The dominance of viral vectors reflects not only their biological advantages but also their much earlier entry into therapeutic development than LNPs (about thirty years compared to less than ten, respectively). Since the success of the COVID-19 mRNA vaccines in which the molecular payload was carried by LNPs, the technology has gained widespread acceptance, speeding the pace of research, yet much remains to be understood about how each of their components behaves within the body as well as how to optimize them for precise targeting and efficient entry into cells, making these therapies more effective and easier for patients to tolerate.

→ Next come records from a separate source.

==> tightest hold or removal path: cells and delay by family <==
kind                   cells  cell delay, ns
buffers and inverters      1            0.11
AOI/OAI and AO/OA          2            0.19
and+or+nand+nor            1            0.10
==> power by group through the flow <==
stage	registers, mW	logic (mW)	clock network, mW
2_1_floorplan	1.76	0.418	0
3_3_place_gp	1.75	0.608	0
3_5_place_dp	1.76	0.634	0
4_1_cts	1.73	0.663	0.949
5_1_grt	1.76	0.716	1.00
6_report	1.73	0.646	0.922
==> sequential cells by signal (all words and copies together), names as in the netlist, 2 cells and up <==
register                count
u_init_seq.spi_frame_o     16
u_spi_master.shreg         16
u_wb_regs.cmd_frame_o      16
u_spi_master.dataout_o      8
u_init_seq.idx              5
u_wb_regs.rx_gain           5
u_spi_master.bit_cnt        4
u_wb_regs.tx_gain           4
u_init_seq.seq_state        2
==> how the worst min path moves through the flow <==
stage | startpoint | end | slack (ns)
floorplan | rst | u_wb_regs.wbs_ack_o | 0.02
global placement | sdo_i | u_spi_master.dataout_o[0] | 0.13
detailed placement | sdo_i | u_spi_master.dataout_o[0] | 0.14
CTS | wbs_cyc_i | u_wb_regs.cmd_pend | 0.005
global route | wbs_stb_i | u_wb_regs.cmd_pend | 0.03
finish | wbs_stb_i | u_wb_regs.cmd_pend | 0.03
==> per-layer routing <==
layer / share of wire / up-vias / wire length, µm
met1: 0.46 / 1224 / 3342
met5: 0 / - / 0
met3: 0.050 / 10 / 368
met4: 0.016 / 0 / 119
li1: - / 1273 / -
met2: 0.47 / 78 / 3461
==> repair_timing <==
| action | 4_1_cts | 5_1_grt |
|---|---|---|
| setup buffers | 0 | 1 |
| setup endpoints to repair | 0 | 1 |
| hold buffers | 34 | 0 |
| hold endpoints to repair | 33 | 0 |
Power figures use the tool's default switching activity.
## config.mk

```make
export PLATFORM = sky130hd
export DESIGN_NAME = mem_adec
export DESIGN_NICKNAME = d
export VERILOG_FILES = /design/src/rtl/adec_pkg.sv /design/src/rtl/req_pkg.sv /design/src/rtl/mem_size_cfg.sv /design/src/rtl/cpu_adec.sv /design/src/rtl/bus_adec.sv /design/src/rtl/local_req_ctrl.sv /design/src/rtl/mem_adec.sv
export SDC_FILE = /design/constraint.sdc
export NUM_CORES = 1
export LEC_CHECK = 0
export ABC_AREA = 1
export BUFFER_PORTS_ARGS = -buffer_cell sky130_fd_sc_hd__buf_4
export CAP_MARGIN = 30
export CORE_ASPECT_RATIO = 1.1
export CORE_MARGIN = 2
export CORE_UTILIZATION = 43
export CTS_CLUSTER_DIAMETER = 120
export DETAILED_ROUTE_END_ITERATION = 7
export GPL_ROUTABILITY_DRIVEN = 0
export GPL_TIMING_DRIVEN = 0
export PLACE_DENSITY = 0.72
export SYNTH_ARGS = -nofsm -noshare
export SYNTH_HDL_FRONTEND = slang
export SYNTH_SLANG_ARGS = --single-unit
```

## constraint.sdc

```tcl
create_clock -name clk -period 0.95 [get_ports clk]
set_input_delay 0.095 -clock clk [delete_from_list [all_inputs] [get_ports clk]]
set_output_delay 0.095 -clock clk [all_outputs]
set_load 0.02 [all_outputs]
```

## src/rtl/adec_pkg.sv

```systemverilog
// Address decode types for region, bank, size code and region limit, plus decode constants
`default_nettype none

package adec_pkg;

  // Region index from address bits 23..20, one region per MB
  typedef logic [3:0] region_t;

  // Bank number to the memory array
  typedef logic [2:0] bank_t;

  // Installed size code
  // 0 none, 1 is 2 MB, 2 is 4 MB, 3 is 6 MB
  typedef logic [1:0] msize_t;

  // Count of regions fitted
  typedef logic [3:0] limit_t;

  // Regions in the 24-bit space
  localparam int unsigned NUM_REGIONS = 16;

  // Size code with no memory fitted
  localparam msize_t MSIZE_NONE = 2'd0;

endpackage : adec_pkg

`default_nettype wire

```

## src/rtl/req_pkg.sv

```systemverilog
// Request controller state enum, active-low line level type and level constants
`default_nettype none

package req_pkg;

  // Four-phase request FSM states
  typedef enum logic [1:0] {
    REQ_IDLE         = 2'd0,  // No request pending
    REQ_ASSERT       = 2'd1,  // Request low, waiting for grant
    REQ_WAIT_RELEASE = 2'd2   // Request released, waiting for grant to drop
  } req_state_e;

  // Level on an active-low request or grant line
  typedef logic lvl_n_t;

  localparam lvl_n_t LVL_ON  = 1'b0;  // Line asserted
  localparam lvl_n_t LVL_OFF = 1'b1;  // Line idle

endpackage : req_pkg

`default_nettype wire

```

## src/rtl/mem_size_cfg.sv

```systemverilog
// Installed memory size register, memory-off switch synchronizer and region limit
`timescale 1ns/1ns
`default_nettype none

module mem_size_cfg #(
  parameter int unsigned SIZE_STEP = 2         // Regions added per size code
) (
  input  wire                   clk,
  input  wire                   arst_n,        // Async reset, active low
  input  wire                   cfg_we,        // Size register write enable
  input  wire adec_pkg::msize_t cfg_msize,     // New size code
  input  wire                   moff_sw_n,     // Memory-off switch
  output adec_pkg::limit_t      limit,         // Regions fitted
  output logic                  mem_on,        // Hits allowed
  output logic                  moff_n         // Synchronized switch level
);

  adec_pkg::msize_t msize_q;                   // Installed size code
  logic [1:0]       moff_sync;                 // Two-flop switch synchronizer
  logic [5:0]       limit_wide;                // Full product before narrowing

  // Size register, written from outside
  always_ff @(posedge clk or negedge arst_n) begin
    if (!arst_n) begin
      msize_q <= adec_pkg::MSIZE_NONE;         // No hits until configured
    end else if (cfg_we) begin
      msize_q <= cfg_msize;                    // Takes effect this edge
    end
  end

  // Switch comes from a panel contact, so bring it into clk domain
  always_ff @(posedge clk or negedge arst_n) begin
    if (!arst_n) begin
      moff_sync <= 2'b11;                      // Switch rests high
    end else begin
      moff_sync <= {moff_sync[0], moff_sw_n};
    end
  end

  assign limit_wide = 6'(SIZE_STEP) * 6'(msize_q);
  assign limit      = limit_wide[3:0];         // Upper bits zero when legal
  assign moff_n     = moff_sync[1];
  assign mem_on     = moff_sync[1] & (msize_q != adec_pkg::MSIZE_NONE);

  // Region limit must stay within the address space for any code and step
  a_limit_in_range : assert property (
    @(posedge clk) disable iff (!arst_n)
    limit_wide < adec_pkg::NUM_REGIONS
  ) else $error("region limit %0d exceeds address space", limit_wide);

endmodule : mem_size_cfg

`default_nettype wire

```

## src/rtl/cpu_adec.sv

```systemverilog
// CPU-side address decoder with registered bank, write strobe, hit and request start
`timescale 1ns/1ns
`default_nettype none

module cpu_adec (
  input  wire                    clk,
  input  wire                    arst_n,         // Async reset, active low
  input  wire                    cpu_strobe,     // Address valid this cycle
  input  wire                    iorq_n,         // Low for I/O cycle
  input  wire                    write,          // CPU write cycle
  input  wire adec_pkg::region_t ppn,            // Physical page region
  input  wire adec_pkg::limit_t  limit,          // Regions fitted
  input  wire                    mem_on,         // Memory enabled
  output adec_pkg::bank_t        bank,           // Bank to memory array
  output logic                   mwrite_n,       // Memory write, active low
  output logic                   crq_n,          // CPU hit, active low
  output logic                   cpu_hit_start   // One-cycle start to request FSM
);

  logic mem_acc;                                 // Memory cycle, not I/O
  logic in_range;                                // Region below limit
  logic hit;                                     // Access lands on this board

  assign mem_acc  = iorq_n;
  assign in_range = ppn < limit;
  assign hit      = mem_acc & mem_on & in_range;

  // Decode results register on the strobe edge and hold until the next one
  always_ff @(posedge clk or negedge arst_n) begin
    if (!arst_n) begin
      bank          <= '0;
      mwrite_n      <= 1'b1;
      crq_n         <= 1'b1;
      cpu_hit_start <= 1'b0;
    end else begin
      cpu_hit_start <= 1'b0;                     // Pulse by default
      if (cpu_strobe) begin
        if (mem_acc) begin
          bank <= ppn[2:0];                      // I/O keeps last bank
        end
        crq_n         <= ~hit;
        mwrite_n      <= ~(hit & write);         // Only a hitting write
        cpu_hit_start <= hit;
      end
    end
  end

  // Write strobe never fires on a miss
  a_write_needs_hit : assert property (
    @(posedge clk) disable iff (!arst_n)
    !mwrite_n |-> !crq_n
  ) else $error("mwrite_n low without a CPU hit");

endmodule : cpu_adec

`default_nettype wire

```

## src/rtl/bus_adec.sv

```systemverilog
// Bus-side address decoder with registered address-ok, bank and request start
`timescale 1ns/1ns
`default_nettype none

module bus_adec (
  input  wire                    clk,
  input  wire                    arst_n,         // Async reset, active low
  input  wire                    bus_strobe,     // Bus address valid
  input  wire                    bmem_n,         // Memory cycle, active low
  input  wire                    binput_n,       // Input cycle, active low
  input  wire adec_pkg::region_t bd_n,           // Bus region, inverted on the bus
  input  wire adec_pkg::limit_t  limit,          // Regions fitted
  input  wire                    mem_on,         // Memory enabled
  output adec_pkg::bank_t        bus_bank,       // Bank for bus access
  output logic                   aok,            // Address on this board
  output logic                   bus_hit_start   // One-cycle start to request FSM
);

  adec_pkg::region_t region;                     // True-polarity region
  logic              mem_cycle;                  // Memory cycle that is not input
  logic              addr_ok;                    // Next aok value

  assign region    = ~bd_n;
  assign mem_cycle = ~bmem_n & binput_n;
  assign addr_ok   = mem_cycle & mem_on & (region < limit);

  always_ff @(posedge clk or negedge arst_n) begin
    if (!arst_n) begin
      bus_bank      <= '0;
      aok           <= 1'b0;
      bus_hit_start <= 1'b0;
    end else begin
      bus_hit_start <= 1'b0;
      if (bus_strobe) begin
        aok           <= addr_ok;                // Other cycles clear it
        bus_hit_start <= addr_ok;
        if (mem_cycle) begin
          bus_bank <= region[2:0];
        end
      end
    end
  end

endmodule : bus_adec

`default_nettype wire

```

## src/rtl/local_req_ctrl.sv

```systemverilog
// Four-phase local memory request FSM, one instance per requester
`timescale 1ns/1ns
`default_nettype none

module local_req_ctrl (
  input  wire  clk,
  input  wire  arst_n,                           // Async reset, active low
  input  wire  start,                            // One-cycle request start
  input  wire  gnt_n,                            // Grant from arbiter, active low
  output logic lrq_n                             // Local request, active low
);

  req_pkg::req_state_e state;
  req_pkg::req_state_e state_nxt;
  req_pkg::lvl_n_t     lrq_nxt;

  always_comb begin
    state_nxt = state;
    lrq_nxt   = lrq_n;
    case (state)
      req_pkg::REQ_IDLE: begin
        if (start) begin
          state_nxt = req_pkg::REQ_ASSERT;
          lrq_nxt   = req_pkg::LVL_ON;          // Raise request
        end
      end
      req_pkg::REQ_ASSERT: begin
        if (gnt_n == req_pkg::LVL_ON) begin
          state_nxt = req_pkg::REQ_WAIT_RELEASE;
          lrq_nxt   = req_pkg::LVL_OFF;         // Drop on grant seen
        end
      end
      req_pkg::REQ_WAIT_RELEASE: begin
        if (gnt_n == req_pkg::LVL_OFF) begin
          state_nxt = req_pkg::REQ_IDLE;        // Arbiter done
        end
      end
      default: begin
        state_nxt = req_pkg::REQ_IDLE;
        lrq_nxt   = req_pkg::LVL_OFF;
      end
    endcase
  end

  // Starts outside REQ_IDLE fall through the case and are lost
  always_ff @(posedge clk or negedge arst_n) begin
    if (!arst_n) begin
      state <= req_pkg::REQ_IDLE;
      lrq_n <= req_pkg::LVL_OFF;
    end else begin
      state <= state_nxt;
      lrq_n <= lrq_nxt;
    end
  end

  // Request line stays released while the grant drains
  a_no_req_in_release : assert property (
    @(posedge clk) disable iff (!arst_n)
    (state == req_pkg::REQ_WAIT_RELEASE) |-> (lrq_n == req_pkg::LVL_OFF)
  ) else $error("lrq_n low in REQ_WAIT_RELEASE");

  // No way out of REQ_ASSERT without a grant
  a_assert_holds : assert property (
    @(posedge clk) disable iff (!arst_n)
    (state == req_pkg::REQ_ASSERT && gnt_n == req_pkg::LVL_OFF)
      |=> (state == req_pkg::REQ_ASSERT)
  ) else $error("left REQ_ASSERT without grant");

endmodule : local_req_ctrl

`default_nettype wire

```

## src/rtl/mem_adec.sv

```systemverilog
// Memory address decode top with size register, CPU and bus decoders and request FSMs
`timescale 1ns/1ns
`default_nettype none

module mem_adec #(
  parameter int unsigned SIZE_STEP = 2           // Regions added per size code
) (
  input  wire                    clk,
  input  wire                    arst_n,         // Async reset, active low
  input  wire                    cfg_we,         // Size register write
  input  wire adec_pkg::msize_t  cfg_msize,      // Size code to load
  input  wire                    moff_sw_n,      // Memory-off switch
  input  wire                    cpu_strobe,
  input  wire                    iorq_n,
  input  wire                    write,
  input  wire adec_pkg::region_t ppn,
  input  wire                    bus_strobe,
  input  wire                    bmem_n,
  input  wire                    binput_n,
  input  wire adec_pkg::region_t bd_n,
  input  wire                    refrq_n,        // Refresh request, active low
  input  wire                    cgnt_n,         // CPU grant
  input  wire                    bgnt_n,         // Bus grant
  input  wire                    rgnt_n,         // Refresh grant
  output adec_pkg::bank_t        bank,
  output logic                   mwrite_n,
  output logic                   crq_n,
  output logic                   clrq_n,         // CPU local request
  output adec_pkg::bank_t        bus_bank,
  output logic                   aok,
  output logic                   blrq_n,         // Bus local request
  output logic                   rlrq_n,         // Refresh local request
  output logic                   moff_n
);

  adec_pkg::limit_t limit;
  logic             mem_on;
  logic             cpu_hit_start;
  logic             bus_hit_start;
  logic [1:0]       refrq_hist;                  // [0] newest sample
  logic             refresh_start;

  // Falling edge of refrq_n seen across two samples
  always_ff @(posedge clk or negedge arst_n) begin
    if (!arst_n) begin
      refrq_hist <= 2'b11;
    end else begin
      refrq_hist <= {refrq_hist[0], refrq_n};
    end
  end

  assign refresh_start = refrq_hist[1] & ~refrq_hist[0];

  mem_size_cfg #(
    .SIZE_STEP (SIZE_STEP)
  ) u_size_cfg (
    .clk       (clk),
    .arst_n    (arst_n),
    .cfg_we    (cfg_we),
    .cfg_msize (cfg_msize),
    .moff_sw_n (moff_sw_n),
    .limit     (limit),
    .mem_on    (mem_on),
    .moff_n    (moff_n)
  );

  cpu_adec u_cpu_adec (
    .clk           (clk),
    .arst_n        (arst_n),
    .cpu_strobe    (cpu_strobe),
    .iorq_n        (iorq_n),
    .write         (write),
    .ppn           (ppn),
    .limit         (limit),
    .mem_on        (mem_on),
    .bank          (bank),
    .mwrite_n      (mwrite_n),
    .crq_n         (crq_n),
    .cpu_hit_start (cpu_hit_start)
  );

  bus_adec u_bus_adec (
    .clk           (clk),
    .arst_n        (arst_n),
    .bus_strobe    (bus_strobe),
    .bmem_n        (bmem_n),
    .binput_n      (binput_n),
    .bd_n          (bd_n),
    .limit         (limit),
    .mem_on        (mem_on),
    .bus_bank      (bus_bank),
    .aok           (aok),
    .bus_hit_start (bus_hit_start)
  );

  // One request FSM per requester towards the external arbiter
  local_req_ctrl u_creq (
    .clk    (clk),
    .arst_n (arst_n),
    .start  (cpu_hit_start),
    .gnt_n  (cgnt_n),
    .lrq_n  (clrq_n)
  );

  local_req_ctrl u_breq (
    .clk    (clk),
    .arst_n (arst_n),
    .start  (bus_hit_start),
    .gnt_n  (bgnt_n),
    .lrq_n  (blrq_n)
  );

  local_req_ctrl u_rreq (
    .clk    (clk),
    .arst_n (arst_n),
    .start  (refresh_start),
    .gnt_n  (rgnt_n),
    .lrq_n  (rlrq_n)
  );

endmodule : mem_adec

`default_nettype wire

```

==> results.md <==
- Status: finished, violations left
- Violated checks: setup timing
- FILL cells: 163
- Port-buffer cells: 36
- Syn_nets: 133
- Critical path peak fanout: 2
- Area grow syn2layout: 57.6%
- GRT overflow: 0
- Vias per cell: 4.61
- Fmax: 919 MHz
- Sequential cell area: 662 um^2
- Slowest CP cell: dfstp_2
- Fin crit share: 1.15
- Via count: 895
- Multi-input logic area: 372 um^2
- Dpl hpwl: 1490 um
- Hold WC Path Type: input pin to register
- Critical Path Start Type: register
- Vias in the first global route: 980
- Worst-Margin Slew: 0.322 ns
- Syn avg cell area: 9.93 um^2
- RSZ-0062 raised after global routing: yes
- VDD IR max: 0.00129 V
- Row count: 18
- First-pass DRT Iterations: 4
- Final Slew Violations: 0
- Chip height: 56.1 um
- Synth cell types: 16
- Yosys reg bits: 26
- Clock transition at path regs: 0.14 ns
- Netlist area before placement: 1060 um^2
- Final setup fails: 18
- PwrDens: 1870 nW/um^2
- Initial drt markers: 11
- Top-Level Pins: 37
- Largest net degree at the start of global routing: 27
- Crit path buffers/inverters: 1
- Post-Route WL: 2120 um
- Share of cells above drive strength 1: 0.427
- Critical Path AT: 0.99 ns
- Slew margin rel.: 0.785
- Total CTS buffers: 3
- Die width: 51.4 um
- Post-layout util: 0.729
- CP Class: register to primary output
- Slowest stage delay, CP: 0.57 ns
- Syn Inst Count: 107
- Pre-CTS WS: -0.133 ns
- Worst-skew pair later-pin latency: 0.31 ns
- Ant. Diodes: 0
- Max Cap Violations: 0
- Core area: 2300 um^2
- Min Clock Period, post-route: 1.09 ns
- Drt wl/cell: 10.9 um
- Final net count: 191
- Placed Cells: 173
- DRC errors left: 0
- Post-synthesis sequential area ratio: 0.623
- Gr usage total: 0.173
- CTS tree: built
- WP data required: 0.85 ns
- Maximum root-to-sink buffer count: 2
- Root buf cell: clkbuf_4
- Global-route wire length before repair: 3810 um
- CTS Sinks: 26
- Hold Vio Cnt, Final: 0
- Final clock skew: 0.000932 ns
- Leakage: 0.824 nW
- Syn. warnings: 0
- Post-route setup slack: -0.139 ns
- Overall power: 3.13 mW
- Die Area: 2880 um^2
- Initial cell density of the core: 0.462
- Post-route insts no fill: 194
- Cell Chain, Critical Path: buf_6
- Detail Route Antenna Nets: 0
- Crit path capture type: primary output
- Top delay family on crit path: flip-flops
- Worst hold margin: 0.0149 ns
- Initial antenna violation count: 0
- H-Tree Depth: 1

Understanding the building blocks of lipid nanoparticles

A team of scientists from the mRNA Center of Excellence of Sanofi in Waltham, MA, USA, has now examined the individual components in lab-made LNPs to better understand how they interact with cells.

Lipid nanoparticles are built with four major components: ionizable lipids that wrap a payload of nucleic acids, protecting them from degradation and helping the payload release once the LNP enters a cell; helper lipids that give the particle its basic structure and help it merge with the cell’s outer membrane; cholesterol molecules that strengthen and stabilize the LNP, helping it stay intact as it moves through the bloodstream, and; PEG-lipids which form a protective coating on the outside of the particle, preventing it from clumping together and helping it circulate longer in the body.

“We engineered an optimized LNP system for delivering messenger RNA specifically to the liver, resulting in efficient and sustained protein production in liver cells,” says Ashish Sarode, associate director of the Formulation and Delivery department at Sanofi and lead author of the study.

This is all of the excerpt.